What is being asked = Below are the entries; give again exactly the lines from the one mentioning "wait_n <= (wcnt_nxt == 4'd0);" through the one mentioning "export VERILOG_FILES = /design/src/rtl/zx_pkg.sv", inclusive.

Saved data entries
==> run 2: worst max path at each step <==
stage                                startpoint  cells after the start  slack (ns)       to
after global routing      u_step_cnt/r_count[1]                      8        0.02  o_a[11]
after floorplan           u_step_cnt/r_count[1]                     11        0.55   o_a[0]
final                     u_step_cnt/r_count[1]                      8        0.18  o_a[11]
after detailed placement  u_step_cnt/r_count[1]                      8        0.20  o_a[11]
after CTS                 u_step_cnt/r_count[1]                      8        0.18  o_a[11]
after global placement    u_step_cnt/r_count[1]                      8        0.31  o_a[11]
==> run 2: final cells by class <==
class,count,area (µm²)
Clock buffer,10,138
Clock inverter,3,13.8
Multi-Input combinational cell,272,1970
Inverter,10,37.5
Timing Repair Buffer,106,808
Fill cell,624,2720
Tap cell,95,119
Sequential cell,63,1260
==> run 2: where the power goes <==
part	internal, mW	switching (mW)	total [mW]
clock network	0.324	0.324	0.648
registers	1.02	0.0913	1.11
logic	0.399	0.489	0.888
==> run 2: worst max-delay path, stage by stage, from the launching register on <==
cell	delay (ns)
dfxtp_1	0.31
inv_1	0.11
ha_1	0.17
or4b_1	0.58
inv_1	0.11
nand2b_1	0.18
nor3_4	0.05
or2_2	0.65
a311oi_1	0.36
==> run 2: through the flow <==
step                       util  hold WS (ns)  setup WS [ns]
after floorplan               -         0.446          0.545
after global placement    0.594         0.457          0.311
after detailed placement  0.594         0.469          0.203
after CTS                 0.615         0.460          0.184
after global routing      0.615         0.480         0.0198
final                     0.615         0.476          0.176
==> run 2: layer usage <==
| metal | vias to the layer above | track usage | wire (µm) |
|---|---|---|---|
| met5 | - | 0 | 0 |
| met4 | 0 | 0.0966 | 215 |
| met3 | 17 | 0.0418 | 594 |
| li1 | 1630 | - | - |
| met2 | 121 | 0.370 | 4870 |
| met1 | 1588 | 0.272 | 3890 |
<file path="src/rtl/zx_pkg.sv">
// Shared constants for the Z80 system slice: speed encodings, interrupt
// pulse default and a constant-evaluable clog2.
package zx_pkg;

  localparam logic [1:0] SPEED_1X = 2'd0;
  localparam logic [1:0] SPEED_2X = 2'd1;
  localparam logic [1:0] SPEED_4X = 2'd2;
  localparam logic [1:0] SPEED_8X = 2'd3;

  localparam int INT_LEN_DEF = 32;

  function automatic int clog2(input int v);
    int r;
    r = 0;
    for (int i = 0; i < 31; i++) begin
      if ((1 << i) < v) r = i + 1;
    end
    return r;
  endfunction

endpackage

</file>
<file path="src/rtl/ce_gen.sv">
// CPU phase-enable generator: free-running phase counter with latched speed
// and contention stretching of the last phase of a T-state.
module ce_gen
  import zx_pkg::*;
#(
  parameter int DIV = 8
) (
  input  logic       clock,
  input  logic       reset,
  input  logic [1:0] speed,
  input  logic       contend,
  output logic       cep,
  output logic       cen,
  output logic [1:0] speed_l
);

  localparam int CW = clog2(DIV);

  logic [CW-1:0] cnt;
  logic [CW-1:0] cnt_nxt;
  logic [CW-1:0] last;
  logic [CW-1:0] half_nxt;
  logic [1:0]    speed_nxt;
  logic          wrap;
  logic          stall;

  always_comb begin
    last      = CW'((DIV >> speed_l) - 1);
    wrap      = (cnt == last);
    stall     = wrap && contend;
    // Speed only changes at a T-state boundary, so the new period starts at 0.
    speed_nxt = (wrap && !stall) ? speed : speed_l;
    half_nxt  = CW'((DIV >> speed_nxt) >> 1);
    cnt_nxt   = cnt;
    if (!stall) cnt_nxt = wrap ? '0 : cnt + CW'(1);
  end

  always_ff @(posedge clock or posedge reset) begin
    if (reset) begin
      cnt     <= '0;
      cep     <= 1'b0;
      cen     <= 1'b0;
      speed_l <= SPEED_1X;
    end else begin
      cnt     <= cnt_nxt;
      speed_l <= speed_nxt;
      cep     <= wrap && !stall;
      // cen fires only on entry to the half point, so a stall never repeats it.
      cen     <= !stall && (cnt_nxt == half_nxt);
    end
  end

endmodule

</file>
<file path="src/rtl/cpu_ctl.sv">
// Z80 clock-enable, wait-state and frame-interrupt controller: wraps ce_gen
// and adds memory/I/O wait insertion plus a fixed-length int_n pulse.
module cpu_ctl
  import zx_pkg::*;
#(
  parameter int DIV      = 8,
  parameter int MEM_WAIT = 1,
  parameter int IO_WAIT  = 1,
  parameter int INT_LEN  = INT_LEN_DEF
) (
  input  logic       clock,
  input  logic       reset,
  input  logic [1:0] speed,
  input  logic       contend,
  input  logic       intreq,
  input  logic       mreq,
  input  logic       iorq,
  input  logic       m1,
  output logic       cep,
  output logic       cen,
  output logic       wait_n,
  output logic       int_n
);

  logic [1:0] speed_l;
  logic       iorq_q;
  logic       mreq_q;
  logic       io_edge;
  logic       mem_edge;
  logic       ack;
  logic [3:0] wcnt;
  logic [3:0] wcnt_nxt;
  logic [7:0] icnt;
  logic [7:0] icnt_nxt;

  ce_gen #(.DIV(DIV)) u_ce_gen (
    .clock   (clock),
    .reset   (reset),
    .speed   (speed),
    .contend (contend),
    .cep     (cep),
    .cen     (cen),
    .speed_l (speed_l)
  );

  always_comb begin
    // Interrupt acknowledge (m1 low) is excluded from I/O waits.
    io_edge  = cen && iorq_q && !iorq && m1;
    mem_edge = cen && mreq_q && !mreq;
    ack      = cen && !m1 && !iorq;

    wcnt_nxt = wcnt;
    if (wcnt != 4'd0) begin
      if (cep) wcnt_nxt = wcnt - 4'd1;
    end else if (io_edge) begin
      wcnt_nxt = 4'(IO_WAIT);
    end else if (mem_edge) begin
      wcnt_nxt = (speed_l != SPEED_1X) ? 4'(MEM_WAIT) : 4'd0;
    end

    icnt_nxt = icnt;
    if (intreq)                   icnt_nxt = 8'(INT_LEN);
    else if (ack)                 icnt_nxt = 8'd0;
    else if (cep && icnt != 8'd0) icnt_nxt = icnt - 8'd1;
  end

  always_ff @(posedge clock or posedge reset) begin
    if (reset) begin
      iorq_q <= 1'b1;
      mreq_q <= 1'b1;
      wcnt   <= 4'd0;
      icnt   <= 8'd0;
      wait_n <= 1'b1;
      int_n  <= 1'b1;
    end else begin
      if (cen) begin
        iorq_q <= iorq;
        mreq_q <= mreq;
      end
      wcnt   <= wcnt_nxt;
      icnt   <= icnt_nxt;
      wait_n <= (wcnt_nxt == 4'd0);
      int_n  <= (icnt_nxt == 8'd0);
    end
  end

endmodule
</file>
<file path="config.mk">
export PLATFORM = sky130hd
export DESIGN_NAME = cpu_ctl
export DESIGN_NICKNAME = d
export VERILOG_FILES = /design/src/rtl/zx_pkg.sv /design/src/rtl/ce_gen.sv /design/src/rtl/cpu_ctl.sv
export SDC_FILE = /design/constraint.sdc
export NUM_CORES = 1
export LEC_CHECK = 0
export BUFFER_PORTS_ARGS = -buffer_cell sky130_fd_sc_hd__buf_2
export CAP_MARGIN = 20
export CORE_AREA = 2 2 60 62
export CTS_BUF_LIST = sky130_fd_sc_hd__clkbuf_2
export CTS_CLUSTER_DIAMETER = 200
export DETAILED_ROUTE_END_ITERATION = 8
export DIE_AREA = 0 0 62 64
export HOLD_SLACK_MARGIN = 0.1
export PLACE_DENSITY = 0.67
export SETUP_SLACK_MARGIN = 0.2
export SYNTH_ARGS = -nofsm -noshare
export SYNTH_HDL_FRONTEND = slang
export SYNTH_SLANG_ARGS = --single-unit
</file>
<file path="constraint.sdc">
create_clock -name clock -period 1.8 [get_ports clock]
set_input_delay 0.09 -clock clock [delete_from_list [all_inputs] [get_ports clock]]
set_output_delay 0.09 -clock clock [all_outputs]
set_load 0.005 [all_outputs]
</file>
==> results.md, run 1 <==
- DRT Pass-1 Iters: 4
- Place WS: -0.0693 ns
- Fin. Hold Viols: 0
- Vias: approximately 1500
- Failing checks: setup timing
- Layout Nets: 241
- Most frequent cells in the layout: buf_4, nand2_1, dfrtp_1, buf_2, nor2_1
- Max Fanout on Critical Path: 6
- CP required: a little over 2 ns
- Routability-driven placement congestion ratio: 0.877
- Synth Register Bits: 23
- Final period utilization: 1.05
- Pwr Density: between 1500 and 2000 nW/um^2
- Rel. slew slack: 0.748
- Cells along the critical path: and4bb_4 -> mux2i_2 -> a22oi_2 -> inv_2 -> nor3_2 -> o311a_1 -> a211oi_2
- Endpoints failing setup: 2
- Clk_skew: between 0.006 and 0.007 ns
- Netlist cell types: 58
- Synth-to-Final Area Change: 47.8%
- Total GRT Usage: 0.219
- Total congestion overflow: 0
- First-pass GRT wire length: ~6500 um
- Crit. End Element: flip-flop
- Net Count, Synth: between 150 and 200
- Sw power: approximately 1.7 mW
- P_int: around 2.2 mW
- Layout Cells excl Fill: ~270
- CP Buf/Inv Count: 1
- Root buf cell: clkbuf_2
- Drt drc: 0
- # diodes: 0
- Warnings from Yosys: 0
- Post-synth top area cell: dfrtp_1
- Initial Util: 0.469
- Share of total power in the clock network: 0.051
- Core Area: between 3000 and 4000 sq um
- Row count: 21
- Routed vias/inst: 5.55
- Port Buffers: 12
- DR WL/cell: approximately 17 um
- Die area: between 3000 and 4000 sq um
- Switch share: 0.430
- Top_reg_cell synth: dfrtp_1
- Reg clk slew, reported paths: 0.20 ns
- CTS Buffer Depth: 2
- WHS: roughly 0.16 ns
- Combinational power share: 0.692
- Mapped Area: around 1500 sq um
- Post-DP HPWL: approximately 2600 um
- Largest net degree at the start of global routing: 24
- Max Slew Vio Count: 0
- Max cap viols: 0
- Delay-heaviest family, CP: compound AO/OA/AOI/OAI gates
- Syn Area/Cell: just over 9 sq um
- Max stage delay on crit path: between 0.4 and 0.5 ns
- Arrival @ worst endpoint: about 2.2 ns
- Hold WC Path Type: in2reg
- Synth top area cells: dfrtp_1, dfstp_2, nand2_1, nor2_1, ha_1
- Total Power: slightly below 4 mW
- Fmax: around 0.53 GHz
- Critical path type: reg2reg
- CTS Buf Count: 3
- Worst VDD drop: around 0.92 mV
- Run status: finished with violations
- Fin Setup TNS: -0.163 ns
- CTS tree: built
- RSZ-0062 raised after global routing: yes
- Detailed Route WL: 4520 um
- Crit-path slowest cell: dfrtp_2
- Post-route antenna net violation count: 0
- Slew @ Worst Pin: about 0.37 ns
- Share of cells above drive strength 1: 0.533
- EDFF count, synth: 0
- Min cycle time layout: around 1.9 ns
- Syn Inst Count: ~170
- Clk sinks: 23
- Die width: 62 um
- Setup crit start kind: flip-flop
- Vias in the first global route: approximately 1500
- Post-synth top area share: 0.309
- Die Y-Extent: approximately 64 um
- Dpl cells: between 200 and 250
- Post-layout worst setup margin: -0.0872 ns
- Initial antenna violation count: 0
- Seq/Total Area, Yosys: 0.377
- Synth async-reset ratio: 1.00
- Seq pwr share: 0.257
- 1st-iter DRT viols: 48
- Lkg Pwr: roughly 0.98 nW
- # IOs: 13
- CTS H-tree lvls: 1
- Commonest non-fill, non-tap cell in the layout: buf_4
- Clock Latency Late Sink: 0.33 ns
## power by group through the flow
stage	Clock, mW	Combinational [mW]	Sequential (mW)
floorplan	0	1.32	0.901
global placement	0	1.72	0.967
detailed placement	0	1.76	0.973
CTS	0.206	2.10	0.973
global route	0.229	2.89	1.02
finish	0.197	2.67	0.989
## per-layer routing
metal  GRT usage  part of all wire  vias up  wire length, um
met5           0                 0        -                0
met4      0.0372            0.0073        0               33
met3      0.0445             0.031        6              138
met2       0.384              0.55       33             2500
met1       0.271              0.41      750             1850
li1            -                 -      726                -
## synthesized netlist by cell type, types with 2 or more instances
cell,n
a22oi_2,2
buf_2,4
nand2b_1,5
nor3b_1,2
nand2_1,19
buf_6,2
o311a_1,2
a31oi_1,3
a211oi_2,2
a21oi_1,8
o21ai_1,2
dfstp_2,4
nand3b_1,2
mux2i_1,3
xor2_1,4
dfrtp_1,19
nor2_1,14
ha_1,4
nand4_1,2
mux2_2,3
inv_1,10
nor4_1,3
nand3_1,4
nor2b_1,4
o21ai_0,7
## sequential cells by signal, indices dropped and copies added, names as in the netlist
| signal | flops |
|---|---|
| u_ce_gen.cnt | 3 |
| u_ce_gen.cen | 1 |
| mreq_q | 1 |
| u_ce_gen.cep | 1 |
| wcnt | 4 |
| iorq_q | 1 |
| icnt | 8 |
| int_n | 1 |
| wait_n | 1 |
| u_ce_gen.speed_l | 2 |
## timing repair
item / in CTS / in global routing
pin swaps: 15 / 21
hold buffers: 5 / 0
setup buffers: 12 / 15
endpoints found under the setup margin: 9 / 12
gates resized for setup: 26 / 28
hold endpoints to repair: 28 / 0
## final timing paths
| path | from | end | slack (ns) | depth (start not counted) |
|---|---|---|---|---|
| max | u_ce_gen.speed_l[0] | u_ce_gen.cen | -0.09 | 7 |
| min | speed[0] | u_ce_gen.speed_l[0] | 0.16 | 4 |
| max reg2reg | u_ce_gen.speed_l[0] | u_ce_gen.cen | -0.09 | 7 |
| min reg2reg | icnt[1] | icnt[1] | 0.61 | 2 |
| max in group asynchronous | reset | int_n | 1.21 | 4 |
| min in group asynchronous | reset | u_ce_gen.cep | 0.31 | 4 |
## per-stage QoR
step                      instance area [sq um]   util
after CTS                                  2040  0.622
after detailed placement                   1780  0.541
final                                      2280  0.693
after floorplan                            1560      -
after global placement                     1780  0.541
after global routing                       2280  0.693
## worst reg2reg max path: stages, from the launching register on
cell and delay (ns):
dfrtp_2 0.49, and4bb_4 0.39, mux2i_2 0.23, a22oi_2 0.12
inv_2 0.07, nor3_2 0.04, o311a_1 0.34, a211oi_2 0.14
## logic make-up after synthesis
group           synth area share
fa+ha+maj                 0.0325
flops                      0.377
simple gates               0.246
mux                       0.0512
compound gates             0.208
buf+inv                   0.0569
xor+xnor                  0.0284
## layout make-up
class	count	area (sq um)
clock buffer	3	15.0
clock inverter	1	5.00
fill	239	1010
inverter	11	41.3
multi-input combinational	126	1080
sequential	23	589
tap	46	57.6
timing repair buffer	63	483
Power figures use the tool's default switching activity.
==> inputs of run 2 (changes only) <==
Settings changed: BUFFER_PORTS_ARGS -buffer_cell sky130_fd_sc_hd__buf_2 to -buffer_cell sky130_fd_sc_hd__buf_4.
==> run 2 against run 1 <==
The run still ends with setup timing left; routed wire length decreased by 21%; clock-buffer cell count unchanged; total power fell by 8.8%; utilization is 3.6 points lower; hold slack improved by 0.13 ns; clock skew increased by 0.019 ns; global-route usage down 1.8 points; highest routed layer unchanged.
==> results.md, run 2 (same netlist as run 1, synthesis figures left out) <==
- Setup crit start kind: flip-flop
- Sw power: between 1 and 1.5 mW
- Clk sinks: 23
- Total Power: 3.52 mW
- Commonest non-fill, non-tap cell in the layout: buf_4
- Hold WC Path Type: in2async
- DRT Pass-1 Iters: 4
- Max FFs per register: 8
- Fin Setup TNS: -0.0313 ns
- Routed vias/inst: approximately 5.5
- Run status: finished with violations
- Row count: 21
- P_int: approximately 2.0 mW
- Fmax: 0.546 GHz
- # diodes: 0
- RSZ-0062 raised after global routing: yes
- Biggest regs: icnt (8), wcnt (4), u_ce_gen.cnt (3)
- Seq pwr share: 0.290
- Root buf cell: clkbuf_2
- Layout Nets: 228
- Clock Latency Late Sink: roughly 0.34 ns
- Switch share: 0.422
- Place WS: -0.0392 ns
- Initial antenna violation count: 0
- Initial Util: 0.469
- Lkg Pwr: approximately 0.9 nW
- Max Fanout on Critical Path: 8
- Slew @ Worst Pin: roughly 0.36 ns
- Vias: between 1000 and 1500
- 1st-iter DRT viols: 75
- Final period utilization: 1.02
- Design Area, Final: 2160 sq um
- CTS Buf Count: 3
- Post-layout worst setup margin: -0.0313 ns
- Pwr Density: 1630 nW/um^2
- Crit. End Element: flip-flop
- Total congestion overflow: 0
- # IOs: 13
- Most frequent cells in the layout: buf_4, nand2_1, dfrtp_1
- Reg clk slew, reported paths: between 0.2 and 0.25 ns
- Core Area: 3280 sq um
- First-pass GRT wire length: just over 6000 um
- Detailed Route WL: around 3600 um
- Layout Cells excl Fill: 260
- Max stage delay on crit path: between 0.4 and 0.5 ns
- Vias in the first global route: approximately 1400
- Critical path type: reg2reg
- CTS H-tree lvls: 1
- Synth-to-Final Area Change: 40.0%
- DR WL/cell: about 14 um
- CTS Buffer Depth: 2
- Fillers: roughly 260
- Clk_skew: ~0.025 ns
- Placed Area: 1810 sq um
- Port Buffers: 12
- Max cap viols: 0
- Min cycle time layout: 1.83 ns
- Die width: 62 um
- Cells along the critical path: buf_4 -> nor3b_4 -> a22oi_2 -> o211ai_1 -> o311a_1 -> a211oi_2
- Largest Register: icnt
- Rel. slew slack: 0.755
- Endpoints failing setup: 1
- Max Slew Vio Count: 0
- Dpl cells: between 200 and 250
- Worst VDD drop: ~0.95 mV
- CP required: approximately 2.1 ns
- Total GRT Usage: 0.200
- Fin. Hold Viols: 0
- Routability-driven placement congestion ratio: between 0.9 and 1
- Die area: a little under 4000 sq um
- CTS tree: built
- Crit-path slowest cell: dfrtp_1
- Combinational power share: 0.651
- Failing checks: setup timing
- Die Y-Extent: about 64 um
- Largest net degree at the start of global routing: 24
- Post-DP HPWL: around 2600 um
- Share of total power in the clock network: 0.059
- Arrival @ worst endpoint: 2.12 ns
- Share of cells above drive strength 1: 0.425
- Drt drc: 0
- Post-route antenna net violation count: 0
-- run 2: cell types whose count changed in the layout (fill, tap and decap cells not counted), sizes merged --
| cell | delta |
|---|---|
| clkbuf | -1 |
| dlygate4sd3 | +3 |
| clkinv | -1 |
| buf | -15 |
| clkinvlp | +1 |
-- run 2: final timing paths --
kind                                      from      endpoint  slack (ns)  depth (start not counted)
setup / recovery           u_ce_gen.speed_l[1]  u_ce_gen.cen       -0.03                          6
hold / removal                           reset       wcnt[3]        0.29                          4
setup reg to reg           u_ce_gen.speed_l[1]  u_ce_gen.cen       -0.03                          6
hold reg to reg                        wcnt[0]       wcnt[0]        0.61                          2
max in group asynchronous                reset         int_n        1.20                          4
min in group clock                     contend  u_ce_gen.cep        0.52                          3
-- run 2: stage by stage --
| step | util | hold slack [ns] |
|---|---|---|
| after floorplan | - | 0.0890 |
| after global placement | 0.552 | 0.143 |
| after detailed placement | 0.552 | 0.150 |
| after CTS | 0.628 | 0.279 |
| after global routing | 0.657 | 0.276 |
| final | 0.657 | 0.290 |
-- run 2: worst max-delay path, delay by kind of cell (launching register included) --
| family | cells | cell delay, ns |
|---|---|---|
| DFF | 1 | 0.48 |
| and+or+nand+nor | 1 | 0.16 |
| buffers and inverters | 1 | 0.18 |
| AOI/OAI and AO/OA | 4 | 0.96 |
-- run 2: cell type report --
class / count / area [sq um] / area share
multi-input combinational: 126 / 1040 / 0.484
sequential: 23 / 586 / 0.271
timing repair buffer: 50 / 407 / 0.189
tap: 46 / 57.6 / 0.0267
inverter: 11 / 41.3 / 0.0191
clock buffer: 3 / 15.0 / 0.00696
clock inverter: 1 / 7.51 / 0.00348
-- run 2: metal layers --
layer | global-route usage | share of wire | vias to the layer above
met1 | 0.267 | 0.42 | 690
met3 | 0.0445 | 0.044 | 2
met4 | 0.0266 | 0.0039 | 0
li1 | - | - | 695
met5 | 0 | 0 | -
met2 | 0.335 | 0.53 | 40
-- run 2: what timing repair did --
| item | in CTS | in global routing |
|---|---|---|
| hold buffers | 8 | 0 |
| endpoints found under the hold margin | 31 | 0 |
| gates resized for setup | 22 | 13 |
| pin swaps | 6 | 2 |
| setup endpoints to repair | 5 | 11 |
| buffers inserted | 6 | 4 |
-- run 2: power groups by stage --
stage	Clock, mW	Combinational (mW)	Sequential (mW)
after floorplan	0	1.32	0.901
after CTS	0.219	2.08	0.991
after global routing	0.248	2.53	1.05
after global placement	0	1.76	0.963
after detailed placement	0	1.79	0.978
final	0.208	2.29	1.02
==> inputs of run 3 (changes only) <==
Settings changed: RECOVER_POWER set to 100.
==> run 3 against run 2 <==
Register-to-register slack about the same; clock skew about the same; highest routed layer unchanged; routed wire length about the same; global-route usage unchanged; critical endpoint unchanged; maximum frequency about the same; utilization down 0.69 points; the run still ends with setup timing left; critical path type unchanged.
==> results.md, run 3 (same netlist as run 1, synthesis figures left out) <==
- Run status: finished with violations
- Failing checks: setup timing
- Fillers: 262
- Setup crit start kind: flip-flop
- Delay-heaviest family, CP: compound AO/OA/AOI/OAI gates
- Pwr Density: about 1600 nW/um^2
- Routability-driven placement congestion ratio: 0.903
- CP required: 2.09 ns
- Commonest non-fill, non-tap cell in the layout: buf_4
- Share of cells above drive strength 1: 0.411
- Combinational power share: 0.648
- Switch share: 0.423
- Core Area: about 3300 sq um
- Max stage delay on crit path: between 0.5 and 0.6 ns
- Initial antenna violation count: 0
- Die Y-Extent: 64 um
- Post-route antenna net violation count: 0
- 1st-iter DRT viols: 74
- Root buf cell: clkbuf_2
- Place WS: -0.0392 ns
- Most frequent cells in the layout: buf_4, nand2_1, dfrtp_1
- Rel. slew slack: 0.206
- Path depth of the worst reg2reg path: 7
- FF+latch area: around 590 sq um
- Fmax: ~0.55 GHz
- WHS Path Cells: 3
- Max cap viols: 0
- Worst reg2reg endpoint: u_ce_gen.cen
- Synth-to-Final Area Change: 38.6%
- Sw power: 1.47 mW
- Crit-path slowest cell: dfrtp_2
- Clk sinks: 23
- Cells along the critical path: and4bb_4 -> mux2i_1 -> a22oi_2 -> inv_2 -> nor3_1 -> o311a_1 -> a211oi_2
- DRT Pass-1 Iters: 4
- Total GRT Usage: 0.200
- Critical path type: reg2reg
- Fin Setup TNS: -0.0312 ns
- Routed vias/inst: approximately 5.5
- Biggest regs: icnt (8), wcnt (4), u_ce_gen.cnt (3)
- Reg2reg start: u_ce_gen.speed_l[0]
- # IOs: 13
- Lkg Pwr: between 0.8 and 0.9 nW
- Clk_skew: around 0.025 ns
- Met3 wire length: 163 um
- Max Slew Vio Count: 0
- Arrival @ worst endpoint: 2.12 ns
- Die width: between 60 and 70 um
- Post-layout worst setup margin: -0.0312 ns
- Endpoints failing setup: 1
- CTS Buffer Depth: 2
- DR top layer: met4
- Hold WC Path Type: in2reg
- DR WL/cell: approximately 14 um
- Port Buffers: 12
- Slew @ Worst Pin: roughly 1.2 ns
- Max Fanout on Critical Path: 6
- Post-DP HPWL: 2580 um
- Hold endpoint: u_ce_gen.cep
- Reg clk slew, reported paths: around 0.23 ns
- RSZ-0062 raised after global routing: yes
- Detailed Route WL: between 3000 and 4000 um
- First-pass GRT wire length: between 6000 and 7000 um
- Met1 wire length: around 1500 um
- CTS tree: built
- Vias in the first global route: about 1400
- Share of total power in the clock network: 0.060
- Crit. End Element: flip-flop
- Total congestion overflow: 0
- Drt drc: 0
- Met2 routed WL: approximately 1900 um
- Max FFs per register: 8
- CTS H-tree lvls: 1
- Total Power: approximately 3.5 mW
- P_int: 2.01 mW
- CP Buf/Inv Count: 1
- Row count: 21
- Seq pwr share: 0.292
- Vias: between 1000 and 1500
- Reg2Reg Setup Slack: -0.03 ns
- Area of the multi-input gates: a little over 1000 sq um
- Die area: ~4000 sq um
- Final period utilization: 1.02
- Initial Util: 0.469
- Largest Register: icnt
- # diodes: 0
- Min cycle time layout: approximately 1.8 ns
- Worst VDD drop: ~0.95 mV
- Layout Nets: around 230
- Clock Latency Late Sink: roughly 0.34 ns
- Largest net degree at the start of global routing: 24
- Fin. Hold Viols: 0
- Worst Hold Launch: contend
- Core Util, Final: 0.650
- CTS Buf Count: 3
## run 3: cell types whose count changed in the layout (fill, tap and decap cells not counted), sizes merged
cell,previous run,this run
clkbuf,3,8
buf,42,37
## run 3: cell type report
| type | count | area share |
|---|---|---|
| multi-input cells | 126 | 0.480 |
| flip-flops and latches | 23 | 0.274 |
| repair buffers | 50 | 0.189 |
| well taps | 46 | 0.0270 |
| inverters | 11 | 0.0193 |
| clock buffers | 3 | 0.00703 |
| clock inverters | 1 | 0.00352 |
## run 3: worst max path at each step
stage / from / endpoint / slack [ns] / cells after the start
after floorplan: u_ce_gen.speed_l[1] / u_ce_gen.cen / 0.10 / 7
after global placement: u_ce_gen.cnt[1] / u_ce_gen.cen / 0.01 / 7
after detailed placement: u_ce_gen.cnt[0] / u_ce_gen.cen / -0.04 / 7
after CTS: u_ce_gen.speed_l[0] / u_ce_gen.cen / -0.05 / 6
after global routing: u_ce_gen.speed_l[0] / u_ce_gen.cen / -0.12 / 7
final: u_ce_gen.speed_l[0] / u_ce_gen.cen / -0.03 / 7
## run 3: through the flow
| stage | hold WS (ns) | instance area (sq um) | cells |
|---|---|---|---|
| after floorplan | 0.0890 | 1560 | 167 |
| after global placement | 0.143 | 1810 | 238 |
| after detailed placement | 0.150 | 1810 | 238 |
| after CTS | 0.279 | 2060 | 256 |
| after global routing | 0.471 | 2130 | 260 |
| final | 0.525 | 2130 | 260 |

Reply to the task =
      wait_n <= (wcnt_nxt == 4'd0);
      int_n  <= (icnt_nxt == 8'd0);
    end
  end

endmodule
</file>
<file path="config.mk">
export PLATFORM = sky130hd
export DESIGN_NAME = cpu_ctl
export DESIGN_NICKNAME = d
export VERILOG_FILES = /design/src/rtl/zx_pkg.sv /design/src/rtl/ce_gen.sv /design/src/rtl/cpu_ctl.sv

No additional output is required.